Adivided US Supreme Court ruled June 23 that federal law pre-empts lawsuits filed in state courts by individuals seeking damages from generic drug makers claiming they were inadequately warned of potential side effects. Under the new ruling, thousands of similar lawsuits filed in state courts must now be dismissed.
The Supreme Court case is unlikely to affect most patients or physicians, medical-legal experts told Neurology Today, but the ruling does provide clinicians with an important take-home message.
“The significance of this ruling lies at the systems level, but for the individual physician — a neurologist or otherwise, our obligation remains the same: to disclose to our patients all reported risks associated with any medication,” said Paul S. Appelbaum, MD, the Dollard Professor of Psychiatry, Medicine, & Law, and director of the Division of Law, Ethics, and Psychiatry at Columbia University College of Physicians & Surgeons in New York City.
Whether or not the information is included in the prescription packet insert warning, or has been reported in the medical literature and is not yet included, doctors are obligated to stay abreast of risks and need to discuss them with each patient, he said.
“If there is any disconnect here, we physicians must own it,” he told Neurology Today in a telephone interview.
In its 5-4 decision in Pliva Inc v. Mensing, the Justices reversed a US appeals court ruling that permitted a lawsuit filed in Minnesota against Pliva, part of Teva Pharmaceutical Industries Ltd, headquartered in Israel, which manufactures metoclopramide, the generic version of the brand name gastrointestinal drug Reglan. Damages have also been sought from generic manufacturers UDL Laboratories (Mylan), in Rockford, IL, and Iceland's Actavis Inc.
Gladys Mensing sued Pliva when she developed persistent tardive dyskinesia after taking its generic version of Reglan. Another patient with the same disorder filed a similar complaint in Louisiana. In both cases the women had taken the drug far longer than the FDA warning advised, but at the time the risk of movement disorders had not been clearly established.
As more evidence accumulated, the FDA ordered several changes in the labeling of Reglan, increasingly warning of such movement disorder risks with longer use. The generic companies argued that federal law pre-empts state lawsuits once the US FDA has approved a brand name medication's warning label because federal law requires all generics to carry the same warnings as the brand name product.

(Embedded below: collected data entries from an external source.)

### config.mk
export PLATFORM = sky130hd
export DESIGN_NAME = operand_addr_unit
export DESIGN_NICKNAME = d
export VERILOG_FILES = /design/src/rtl/ea_pkg.sv /design/src/rtl/ea_control.sv /design/src/rtl/ea_datapath.sv /design/src/rtl/operand_addr_unit.sv
export SDC_FILE = /design/constraint.sdc
export NUM_CORES = 1
export LEC_CHECK = 0
export ABC_AREA = 1
export BUFFER_PORTS_ARGS = -buffer_cell sky130_fd_sc_hd__buf_2
export CAP_MARGIN = 20
export CORE_UTILIZATION = 40
export DETAILED_ROUTE_END_ITERATION = 8
export GPL_TIMING_DRIVEN = 0
export PLACE_DENSITY = 0.67
export SYNTH_ARGS = -nofsm -noshare
export SYNTH_HDL_FRONTEND = slang
export SYNTH_SLANG_ARGS = --single-unit
export TNS_END_PERCENT = 1
### constraint.sdc
create_clock -name clk -period 3.15 [get_ports clk]
set_clock_uncertainty 0.05 [all_clocks]
set_input_delay 0.315 -clock clk [delete_from_list [all_inputs] [get_ports clk]]
set_output_delay 0.315 -clock clk [all_outputs]
set_load 0.1 [all_outputs]
### src/rtl/ea_pkg.sv
package ea_pkg;

  localparam int MODE_W = 4;

  localparam logic [MODE_W-1:0] MODE_IMM = 4'd0;
  localparam logic [MODE_W-1:0] MODE_ZP  = 4'd1;
  localparam logic [MODE_W-1:0] MODE_ZPX = 4'd2;
  localparam logic [MODE_W-1:0] MODE_ZPY = 4'd3;
  localparam logic [MODE_W-1:0] MODE_ABS = 4'd4;
  localparam logic [MODE_W-1:0] MODE_ABX = 4'd5;
  localparam logic [MODE_W-1:0] MODE_ABY = 4'd6;
  localparam logic [MODE_W-1:0] MODE_IND = 4'd7;
  localparam logic [MODE_W-1:0] MODE_REL = 4'd8;
  localparam logic [MODE_W-1:0] MODE_IZX = 4'd9;
  localparam logic [MODE_W-1:0] MODE_IZY = 4'd10;

  typedef enum logic [2:0] {
    ST_IDLE, ST_OPLO, ST_OPHI, ST_PTRLO, ST_PTRHI, ST_DONE
  } eaState_e;

  typedef enum logic [1:0] {
    SEL_PC, SEL_PTRLO, SEL_PTRHI
  } addrSel_e;

  // Strobes from the sequencer to the datapath
  typedef struct packed {
    logic     latch;
    logic     capOpLo;
    logic     capOpHi;
    logic     capPtrLo;
    logic     capPtrHi;
    addrSel_e addrSel;
  } eaCtrl_t;

  function automatic logic readsOperand(input logic [MODE_W-1:0] m);
    return (m >= MODE_ZP) && (m <= MODE_IZY);
  endfunction

  function automatic logic twoByteOperand(input logic [MODE_W-1:0] m);
    return (m == MODE_ABS) || (m == MODE_ABX) || (m == MODE_ABY) || (m == MODE_IND);
  endfunction

  function automatic logic viaPointer(input logic [MODE_W-1:0] m);
    return (m == MODE_IND) || (m == MODE_IZX) || (m == MODE_IZY);
  endfunction

  function automatic logic usesY(input logic [MODE_W-1:0] m);
    return (m == MODE_ZPY) || (m == MODE_ABY) || (m == MODE_IZY);
  endfunction

  function automatic logic crossMode(input logic [MODE_W-1:0] m);
    return (m == MODE_ABX) || (m == MODE_ABY) || (m == MODE_IZY);
  endfunction

endpackage

### src/rtl/ea_control.sv
module ea_control
  import ea_pkg::*;
(
  input  logic              clk,
  input  logic              rstN,
  input  logic              start,
  input  logic [MODE_W-1:0] modeIn,
  output eaCtrl_t           ctrl,
  output logic [MODE_W-1:0] modeR,
  output logic              busRd,
  output logic              done
);

  eaState_e state, nextState;

  always_ff @(posedge clk or negedge rstN) begin
    if (!rstN) begin
      state <= ST_IDLE;
      modeR <= '0;
    end else begin
      state <= nextState;
      if (ctrl.latch) modeR <= modeIn;
    end
  end

  always_comb begin
    nextState    = state;
    ctrl         = '0;
    ctrl.addrSel = SEL_PC;
    unique case (state)
      ST_IDLE: begin
        if (start) begin
          ctrl.latch = 1'b1;
          nextState  = readsOperand(modeIn) ? ST_OPLO : ST_DONE;
        end
      end
      ST_OPLO: begin
        ctrl.capOpLo = 1'b1;
        if (twoByteOperand(modeR))  nextState = ST_OPHI;
        else if (viaPointer(modeR)) nextState = ST_PTRLO;
        else                        nextState = ST_DONE;
      end
      ST_OPHI: begin
        ctrl.capOpHi = 1'b1;
        nextState    = viaPointer(modeR) ? ST_PTRLO : ST_DONE;
      end
      ST_PTRLO: begin
        ctrl.addrSel  = SEL_PTRLO;
        ctrl.capPtrLo = 1'b1;
        nextState     = ST_PTRHI;
      end
      ST_PTRHI: begin
        ctrl.addrSel  = SEL_PTRHI;
        ctrl.capPtrHi = 1'b1;
        nextState     = ST_DONE;
      end
      ST_DONE: nextState = ST_IDLE;
      default: nextState = ST_IDLE;
    endcase
  end

  assign busRd = (state == ST_OPLO) || (state == ST_OPHI) ||
                 (state == ST_PTRLO) || (state == ST_PTRHI);
  assign done  = (state == ST_DONE);

  // at most one capture strobe per cycle
  p_one_capture_r9: assert property (@(posedge clk) disable iff (!rstN)
    $onehot0({ctrl.capOpLo, ctrl.capOpHi, ctrl.capPtrLo, ctrl.capPtrHi}));

  // a computation in progress never drops straight back to idle
  p_busy_no_abort_r10: assert property (@(posedge clk) disable iff (!rstN)
    busRd |=> (state != ST_IDLE));

endmodule

### src/rtl/ea_datapath.sv
module ea_datapath
  import ea_pkg::*;
#(
  parameter int BYTE_W = 8
) (
  input  logic                clk,
  input  logic                rstN,
  input  eaCtrl_t             ctrl,
  input  logic [MODE_W-1:0]   modeR,
  input  logic [2*BYTE_W-1:0] pcIn,
  input  logic [BYTE_W-1:0]   xIn,
  input  logic [BYTE_W-1:0]   yIn,
  input  logic [BYTE_W-1:0]   busData,
  output logic [2*BYTE_W-1:0] busAddr,
  output logic [2*BYTE_W-1:0] effAddr,
  output logic [2*BYTE_W-1:0] pcOut,
  output logic                pageCross
);

  localparam int ADDR_W = 2 * BYTE_W;

  logic [ADDR_W-1:0] pcR;
  logic [BYTE_W-1:0] xR, yR, opLo, opHi, ptLo, ptHi;

  always_ff @(posedge clk or negedge rstN) begin
    if (!rstN) begin
      pcR  <= '0;
      xR   <= '0;
      yR   <= '0;
      opLo <= '0;
      opHi <= '0;
      ptLo <= '0;
      ptHi <= '0;
    end else begin
      if (ctrl.latch) begin
        pcR <= pcIn;
        xR  <= xIn;
        yR  <= yIn;
      end
      if (ctrl.capOpLo) begin
        opLo <= busData;
        pcR  <= pcR + ADDR_W'(1);
      end
      if (ctrl.capOpHi) begin
        opHi <= busData;
        pcR  <= pcR + ADDR_W'(1);
      end
      if (ctrl.capPtrLo) ptLo <= busData;
      if (ctrl.capPtrHi) ptHi <= busData;
    end
  end

  logic [BYTE_W-1:0] idx, zIdx;
  logic [ADDR_W-1:0] ptrAddr, ptrNext, absBase, ptrWord, baseSum;

  always_comb begin
    idx     = usesY(modeR) ? yR : xR;
    zIdx    = opLo + idx;
    absBase = {opHi, opLo};
    ptrWord = {ptHi, ptLo};
    unique case (modeR)
      MODE_IND: ptrAddr = absBase;
      MODE_IZX: ptrAddr = {{BYTE_W{1'b0}}, zIdx};
      default:  ptrAddr = {{BYTE_W{1'b0}}, opLo};
    endcase
    // second pointer byte stays in the pointer's page
    ptrNext = {ptrAddr[ADDR_W-1:BYTE_W], ptrAddr[BYTE_W-1:0] + BYTE_W'(1)};
    unique case (ctrl.addrSel)
      SEL_PTRLO: busAddr = ptrAddr;
      SEL_PTRHI: busAddr = ptrNext;
      default:   busAddr = pcR;
    endcase
  end

  always_comb begin
    baseSum   = (modeR == MODE_IZY) ? ptrWord : absBase;
    pcOut     = (modeR == MODE_IMM) ? pcR + ADDR_W'(1) : pcR;
    unique case (modeR)
      MODE_IMM:           effAddr = pcR;
      MODE_ZP:            effAddr = {{BYTE_W{1'b0}}, opLo};
      MODE_ZPX, MODE_ZPY: effAddr = {{BYTE_W{1'b0}}, zIdx};
      MODE_ABS:           effAddr = absBase;
      MODE_ABX, MODE_ABY,
      MODE_IZY:           effAddr = baseSum + {{BYTE_W{1'b0}}, idx};
      MODE_IND, MODE_IZX: effAddr = ptrWord;
      MODE_REL:           effAddr = pcR + {{BYTE_W{opLo[BYTE_W-1]}}, opLo};
      default:            effAddr = '0;
    endcase
    pageCross = crossMode(modeR) &&
                (effAddr[ADDR_W-1:BYTE_W] != baseSum[ADDR_W-1:BYTE_W]);
  end

  // the second pointer fetch stays in the page of the first
  p_ptr_same_page_r5: assert property (@(posedge clk) disable iff (!rstN)
    ctrl.capPtrHi |-> busAddr[ADDR_W-1:BYTE_W] == $past(busAddr[ADDR_W-1:BYTE_W]));

  // the high operand byte is read from the address after the low one
  p_operand_order_r3: assert property (@(posedge clk) disable iff (!rstN)
    ctrl.capOpHi |-> busAddr == $past(busAddr) + ADDR_W'(1));

endmodule

### src/rtl/operand_addr_unit.sv
module operand_addr_unit
  import ea_pkg::*;
#(
  parameter int BYTE_W = 8
) (
  input  logic                clk,
  input  logic                rstN,
  input  logic                start,
  input  logic [3:0]          mode,
  input  logic [2*BYTE_W-1:0] pcIn,
  input  logic [BYTE_W-1:0]   xIn,
  input  logic [BYTE_W-1:0]   yIn,
  output logic [2*BYTE_W-1:0] busAddr,
  output logic                busRd,
  input  logic [BYTE_W-1:0]   busData,
  output logic [2*BYTE_W-1:0] effAddr,
  output logic [2*BYTE_W-1:0] pcOut,
  output logic                pageCross,
  output logic                done
);

  localparam int ADDR_W = 2 * BYTE_W;

  eaCtrl_t           ctrl;
  logic [MODE_W-1:0] modeR;

  ea_control uCtrl (
    .clk    (clk),
    .rstN   (rstN),
    .start  (start),
    .modeIn (mode),
    .ctrl   (ctrl),
    .modeR  (modeR),
    .busRd  (busRd),
    .done   (done)
  );

  ea_datapath #(.BYTE_W(BYTE_W)) uPath (
    .clk       (clk),
    .rstN      (rstN),
    .ctrl      (ctrl),
    .modeR     (modeR),
    .pcIn      (pcIn),
    .xIn       (xIn),
    .yIn       (yIn),
    .busData   (busData),
    .busAddr   (busAddr),
    .effAddr   (effAddr),
    .pcOut     (pcOut),
    .pageCross (pageCross)
  );

  // done is a single-cycle pulse with the bus quiet
  p_done_pulse_r9: assert property (@(posedge clk) disable iff (!rstN)
    done |=> !done);
  p_done_no_read_r9: assert property (@(posedge clk) disable iff (!rstN)
    done |-> !busRd);

  // only the indexed-with-carry modes may report a page crossing
  p_cross_modes_r9: assert property (@(posedge clk) disable iff (!rstN)
    (done && pageCross) |-> crossMode(modeR));

  // zero-page results never leave page zero
  p_zp_page0_r2: assert property (@(posedge clk) disable iff (!rstN)
    (done && (modeR == MODE_ZP || modeR == MODE_ZPX || modeR == MODE_ZPY))
      |-> effAddr[ADDR_W-1:BYTE_W] == '0);

  // zero-page pointer fetches stay in page zero
  p_zp_pointer_r7: assert property (@(posedge clk) disable iff (!rstN)
    (busRd && ctrl.addrSel != SEL_PC && (modeR == MODE_IZX || modeR == MODE_IZY))
      |-> busAddr[ADDR_W-1:BYTE_W] == '0);

endmodule

==> results of run 1 <==
## worst max-delay path, delay by kind of cell, from the launching register on
family	cells	cell delay (ns)
buf+inv	4	0.53
fa+ha+maj	3	0.91
compound gates	5	0.71
flops	1	0.45
simple gates	6	0.64
## area by class of cell
class	count	area [µm²]	share of cell area [%]
buffer	27	155.1	1.760
sequential	71	1780	20.20
clock inverter	7	73.82	0.8376
multi-input combinational	782	4647	52.73
clock buffer	9	225.2	2.555
timing repair buffer	130	1102	12.51
inverter	149	559.3	6.346
tap	216	270.3	3.066
## registers in the layout, indices dropped and copies added, names as in the netlist
name	flops
uPath.ptHi	8
uPath.xR	8
uPath.opLo	8
uPath.opHi	8
uCtrl.modeR	4
uCtrl.state	3
uPath.yR	8
uPath.pcR	16
uPath.ptLo	8
## cells in the mapped netlist, types with 4 or more instances
library cell	number
nand2_2	9
nand3_2	4
inv_1	136
nand2_4	4
nand2_1	314
o21ai_2	4
a21oi_1	41
nand3_1	80
nor3_1	6
inv_2	10
or2_2	7
xor2_1	19
o21ai_0	103
nor2_4	5
dfrtp_1	71
o221ai_1	7
o21ai_1	5
o22ai_1	20
nor2_2	6
buf_1	4
buf_2	7
clkbuf_1	14
nor2_1	56
o211ai_1	6
nand3b_1	7
o2111ai_1	5
ha_1	33
nand4_1	9
## routing by layer
metal	wire length, µm	vias to the layer above	GRT usage, %
met4	740	0	11.22
met2	11140	324	47.28
met1	10510	3501	38.30
met3	1678	51	5.660
li1	-	3664	-
met5	0	-	0
## cell families after synthesis
kind of cell,count (synthesis)
and+or+nand+nor,513
buffers and inverters,177
DFF,71
adders and majority gates,36
muxes,1
xor gates and xnor gates,22
AOI/OAI and AO/OA,210
## worst paths after layout
path	start	to	slack (ns)	cells past startpoint
max in group asynchronous	rstN	uCtrl.modeR[2]$_DFFE_PN0P_	2.19	3
setup reg to reg	uCtrl.state[0]$_DFFE_PN0P_	uPath.pcR[2]$_DFFE_PN0P_	0.64	10
hold reg to reg	uPath.yR[6]$_DFFE_PN0P_	uPath.yR[6]$_DFFE_PN0P_	0.43	2
min in group asynchronous	rstN	uPath.pcR[0]$_DFFE_PN0P_	0.26	2
setup / recovery	uCtrl.modeR[3]$_DFFE_PN0P_	busAddr[6]	-0.83	18
hold / removal	yIn[2]	uPath.yR[2]$_DFFE_PN0P_	0.1	3
## per-stage QoR
stage                     cell area [µm²]  setup TNS, ns  utilization [%]  setup slack, ns  cells
after floorplan                      6802         -18.90                -          -0.8203   1030
after global placement               7557         -12.46            47.06           -1.035   1343
after detailed placement             7587         -12.61            47.25           -1.036   1344
after CTS                            8501         -11.54            52.94          -0.7842   1385
after global routing                 8813         -15.55            54.89          -0.9846   1391
final                                8813         -11.53            54.89          -0.8285   1391
## repair_timing
item | 4_1_cts | 5_1_grt
gates resized for setup | 127 | 68
buffers inserted | 24 | 6
pin swaps | 33 | 21
cloned | 1 | 0
hold buffers | 1 | 0
hold endpoints to repair | 12 | 0
endpoints found under the setup margin | 50 | 46
==> flow_summary_export.csv, run 1 <==
group,metric,value,unit
clocking,cts.path.max_buffers,2,
sta,worst_slack,-0.8285,ns
setup_path,cp_cell_sequence,"nor2_4, inv_2, o21ai_4, buf_8, o21ai_4, ha_4, fa_2, nand2_4, o21ai_4, ha_4, and2_4, nand2_2, nor2_4, inv_2, o21ai_1, nand3_1, o211ai_1, buf_6",
synth,ys_warn_count,0,
route,drtPass1Iterations,5,
clocking,cts_made_buffers,9,
synth,synth_top_family_by_area,"simple AND/OR/NAND/NOR gates",
route,route.detailed.drc,0,
final_layout,diodes,0,
final_layout,layout-drive-gt1-share,25.28,%
final_layout,fillers,1541,
floorplanning,start_util,41.34,%
grt,antenna_found_initial,0,
setup_path,critPathMaxFanout,5,
clocking,cts_sinks,71,
setup_path,crit_required,2.78,ns
synth,seq_area_frac_synth,26.76,%
synth,ys_ff_latch,71,
grt,grt_pass1_vias,6975,
route,via_per_inst,5.421,
sta,worstMarginPinSlew,0.7225,ns
setup_path,cp_common_cell,"o21ai_4",
grt,grt_usage,29.16,%
synth,synth-compound-area-share,18.49,%
final_layout,layout_common_cells,"293 x nand2_1, 130 x inv_1, 87 x o21ai_0, 71 x nand3_1, 68 x dfrtp_1",
final_layout,fin_nets,1253,
sta,slew_headroom,51.83,%
final_layout,layout_commonest_cell,"nand2_1",
synth,synthXorXnorAreaFrac,2.902,%
setup_path,cp_slowest_cell,"fa_2",
clocking,htreeDepth,3,
clocking,cts_root_buf,"clkbuf_16",
synth,synth_top_area_share,26.76,%
placed_design,hpwl,17990,µm
synth,synth_top_area_cell,"dfrtp_1",
min_path,hp-class,"input pin to flop",
floorplanning,std_cell_rows,46,
sta,finalHoldViolations,0,
synth,avgSynthCellArea,6.446,µm²
grt,grt_pass1_wl,36920,µm
setup_path,critical_path_class,"flop to output port",
route,wirelength,24070,µm
synth,yosys.area_share.simple,34.07,%
sta,slew_violations,0,
setup_path,crit_arrival,3.61,ns
floorplanning,die_area,17120,µm²
route,route.vias.total,7540,
synth,synth_top_flop_cell,"dfrtp_1",
synth,syn_inst,1030,
route,ant_nets,0,
setup_path,critPathLaunchType,"flop",
sta,period_share,126.3,%
synth,synthMuxAreaShare,0.1696,%
floorplanning,die_x,130.8,µm
outcome,outcome,"finished with violations",
clocking,clkLatencyLatePin,0.36,ns
synth,netlist_area,6639,µm²
synth,syn_nets,1113,
placed_design,gp_congestion,0.9393,
clocking,clk_pin_slew,0.07,ns
synth,synth_area_leaders,"dfrtp_1 27%, nand2_1 18%, o21ai_0 7.8%",
floorplanning,num_io_pins,98,
synth,synth_edf_count,0,
grt,grt_overflow_total,0,
sta,rsz0062_at_grt,"true",
sta,fin_crit,3.979,ns
sta,fmaxAchievable,251.4,MHz
synth,async_reset_ff_share,100.0,%
final_layout,syn_to_final_growth,32.76,%
run,cap_violations,0,
route,drt_iter0_drc,605,
synth,yosysUniqueCellTypes,51,
grt,grt_max_degree,68,
route,routedWlPerCell,17.31,µm
placed_design,port_buffers,97,
floorplanning,die_h,130.8,µm
setup_path,cp-end-kind,"output port",
sta,timing.hold.ws,0.09770,ns
clocking,cts_tree,"done",
synth,synth_adder_area_share,7.124,%
sta,finalSetupViolCount,24,
setup_path,slowest_delay,0.57,ns
outcome,violations,"setup timing",
floorplanning,core,16060,µm²
Power of run 1 is not shown: default switching activity piles up to over one toggle a cycle in this logic, so the estimate is an artifact.
==> inputs of run 2 (changes only) <==
--- a/config.mk
+++ b/config.mk
@@ -11,8 +11,9 @@
 export CORE_UTILIZATION = 40
 export DETAILED_ROUTE_END_ITERATION = 8
 export GPL_TIMING_DRIVEN = 0
-export PLACE_DENSITY = 0.67
+export PLACE_DENSITY = 0.66
 export SYNTH_ARGS = -nofsm -noshare
 export SYNTH_HDL_FRONTEND = slang
+export SYNTH_HIERARCHICAL = 1
 export SYNTH_SLANG_ARGS = --single-unit
 export TNS_END_PERCENT = 1
==> flow_summary_export.csv, run 2 <==
group,metric,value,unit
clocking,cts.path.max_buffers,2,
placed_design,gp_congestion,0.9347,
setup_path,crit_required,2.78,ns
setup_path,critPathLaunchType,"flop",
synth,synth.top_cells.by_count,"316 x nand2_1, 145 x inv_1, 118 x o21ai_0",
final_layout,layout_commonest_cell,"nand2_1",
synth,synth_adder_area_share,7.370,%
synth,netlist_area,6756,µm²
synth,synth_edf_count,0,
setup_path,path_buf_inv,3,
grt,grt_pass1_wl,36760,µm
final_layout,largest_reg_flops,16,
floorplanning,die_h,132.0,µm
outcome,outcome,"finished with violations",
final_layout,layout_common_cells,"302 x nand2_1, 142 x inv_1, 99 x o21ai_0, 73 x nand3_1, 65 x dfrtp_1",
floorplanning,start_util,40.89,%
min_path,whs_path_depth,3,
grt,grt_usage,26.97,%
setup_path,rrSetupSlack,0.70,ns
clocking,cts_tree,"done",
floorplanning,num_io_pins,98,
placed_design,place_ws,-1.331,ns
synth,async_reset_ff_share,100.0,%
synth,synth_top_area_share,26.30,%
synth,synth_top_flop_cell,"dfrtp_1",
route,drtPass1Iterations,5,
clocking,htreeDepth,3,
placed_design,port_buffers,97,
clocking,cts_sinks,71,
setup_path,path_delay_family,"compound AO/OA/AOI/OAI gates",
floorplanning,std_cell_rows,47,
sta,fmaxAchievable,245.1,MHz
final_layout,syn_to_final_growth,31.04,%
setup_path,cp_slowest_cell,"dfrtp_2",
setup_path,cp.depth,19,
sta,worst_slack,-0.9306,ns
setup_path,critical_path_class,"flop to output port",
clocking,cts_made_buffers,9,
route,route.vias.total,7594,
setup_path,ff2ff_path_depth,8,
sta,finalHoldViolations,0,
sta,rsz0062_at_grt,"true",
setup_path,critPathMaxFanout,7,
setup_path,cp-end-kind,"output port",
synth,syn_inst,1055,
clocking,cts_root_buf,"clkbuf_16",
synth,synth_top_family_by_area,"simple AND/OR/NAND/NOR gates",
synth,avgSynthCellArea,6.404,µm²
sta,slew_violations,0,
synth,synth.most_common_cell,"nand2_1",
run,cap_violations,0,
grt,antenna_found_initial,1,
synth,ys_ff_latch,71,
setup_path,cp_cell_sequence,"inv_4, nor2_4, o21ai_4, o21ai_4, buf_8, o21ai_1, ha_1, a21oi_1, nand2_1, a21o_1, nand2_1, nand2_1, nand2_1, nand2_1, o21ai_4, nand2_1, a22oi_1, o22ai_4, buf_4",
route,route.detailed.drc,0,
route,via_per_inst,5.393,
sta,fin_tns_setup,-11.53,ns
synth,synth_area_leaders,"dfrtp_1 26%, nand2_1 18%, o21ai_0 8.7%",
clocking,clk_pin_slew,0.06,ns
grt,grt_overflow_total,0,
final_layout,largest-register,"uPath/pcR",
synth,seq_area_frac_synth,26.30,%
min_path,hp-class,"input pin to flop",
sta,fin_crit,4.081,ns
grt,grt_pass1_vias,6984,
synth,synthXorXnorAreaFrac,2.333,%
setup_path,cp_common_cell,"nand2_1",
sta,finalSetupViolCount,23,
synth,syn_nets,1140,
synth,synth-compound-area-share,18.81,%
sta,period_share,129.5,%
route,wirelength,23230,µm
floorplanning,core,16520,µm²
route,ant_nets,0,
floorplanning,die_x,132.0,µm
grt,grt_max_degree,69,
synth,synthMuxAreaShare,0.8333,%
final_layout,fin_nets,1267,
final_layout,layout-drive-gt1-share,24.26,%
placed_design,hpwl,18220,µm
synth,yosys.area_share.simple,33.91,%
clocking,clkLatencyLatePin,0.34,ns
final_layout,seq_area,1784,µm²
final_layout,multiInputGateArea,4756,µm²
synth,ys_warn_count,6,
sta,slew_headroom,53.94,%
setup_path,crit_arrival,3.72,ns
route,drt_iter0_drc,693,
synth,synth_top_area_cell,"dfrtp_1",
sta,worstMarginPinSlew,0.6908,ns
final_layout,fillers,1666,
floorplanning,die_area,17410,µm²
outcome,violations,"setup timing",
route,routedWlPerCell,16.50,µm
synth,yosysUniqueCellTypes,47,
setup_path,slowest_delay,0.47,ns
## run 2: final timing paths
kind,start,end
worst max register to register,uCtrl/state[1]$_DFFE_PN0P_,uPath/pcR[11]$_DFFE_PN0P_
min in group asynchronous,rstN,uPath/pcR[2]$_DFFE_PN0P_
worst min register to register,uPath/yR[2]$_DFFE_PN0P_,uPath/yR[2]$_DFFE_PN0P_
worst max-delay path,uCtrl/modeR[2]$_DFFE_PN0P_,busAddr[5]
max in group asynchronous,rstN,uCtrl/modeR[0]$_DFFE_PN0P_
worst min-delay path,yIn[7],uPath/yR[7]$_DFFE_PN0P_
## run 2: per-layer routing
metal / up-vias / GRT usage [%] / wire length [µm]
met5: - / 0 / 0
met4: 0 / 8.075 / 565
met3: 38 / 3.768 / 1363
met2: 279 / 45.21 / 10890
met1: 3548 / 35.95 / 10410
li1: 3729 / - / -
## run 2: area by class of cell
cell class	instances	share of cell area [%]
buffer	27	1.569
tap	220	3.109
inverter	156	6.656
clock inverter	6	1.060
antenna	1	0.02826
sequential	71	20.15
multi-input combinational	801	53.72
clock buffer	10	2.586
timing repair buffer	116	11.12
## run 2: cells by family (layout without fill, tap and decap cells)
logic type      Yosys count  in the layout
compound gates          231            231
xor+xnor                 18             18
fa+ha+maj                38             38
buf+inv                 183            315
flops                    71             71
mux                       5              5
other cells               0              1
simple gates            509            509
## run 2: timing repair
item,in CTS,in global routing
endpoints found under the hold margin,9,0
endpoints found under the setup margin,36,39
hold buffers,1,0
resized for setup,135,52
setup buffers,15,2
pin swaps,18,13
## run 2: through the flow
| step | hold slack (ns) | std cells | instance area, µm² | utilization [%] |
|---|---|---|---|---|
| 2_1_floorplan | -0.03059 | 1055 | 6959 | - |
| 3_3_place_gp | 0.4041 | 1372 | 7720 | 46.72 |
| 3_5_place_dp | 0.08161 | 1373 | 7750 | 46.90 |
| 4_1_cts | 0.1048 | 1405 | 8663 | 52.43 |
| 5_1_grt | 0.1215 | 1407 | 8851 | 53.56 |
| 6_report | 0.1174 | 1408 | 8853 | 53.58 |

“This decision was divided between Justices who generally are pro-business and those who are generally pro-consumer, and the result was ridiculous,” Hank Greely, JD, the Deane F. and Kate Edelman Johnson Professor of Law, and director of the Stanford Center for Law and the Biosciences, told Neurology Today in a telephone interview. “It means that if you are injured after taking a brand name drug you can sue the manufacturer, but not if your doctor prescribes a generic or your pharmacist substitutes the generic version. To me, that is absurd.”
Nonetheless, he agreed that Pliva “is probably not very important” for individual doctors or patients because so few patients taking generics suffer serious side effects that are not listed as potential side effects on a product's label.
“By the time a generic version of a drug becomes available we pretty much know the potential risks,” he said.
“However, there is little legal recourse now available for those who do experience serious side effects from generics that may not have been listed as potential risks.”
Congress should better clarify the issue, Greely said, adding, however, that he doubts this will happen soon. “In the meantime, physicians are exposed to potential malpractice lawsuits by patients injured by generics,” he noted. “In a way, all of this leaves doctors high and dry.”
PAST RULINGS ON THE LABELING PRE-EMPTION ISSUE
The June 23 decision marks the third time since 2008 that the Supreme Court has issued seemingly contradictory decisions on the labeling pre-emption issue. In its 2009 decision in Wyeth v. Levine, the court ruled against drug manufacturers. [Neurology Today covered the decision: http://bit.ly/r0iOm5.]
One year earlier, in Riegel v. Medtronic, the high court held that makers of medical devices are exempt from state lawsuits. [See Neurology Today: http://bit.ly/qQywrs.]
In the initial FDA approved labeling for Reglan, the agency advised against using the medication for more than three months because treatment had not been evaluated for any period longer than that. In 2009 it ordered them to carry specific warnings about the risk of movement disorders.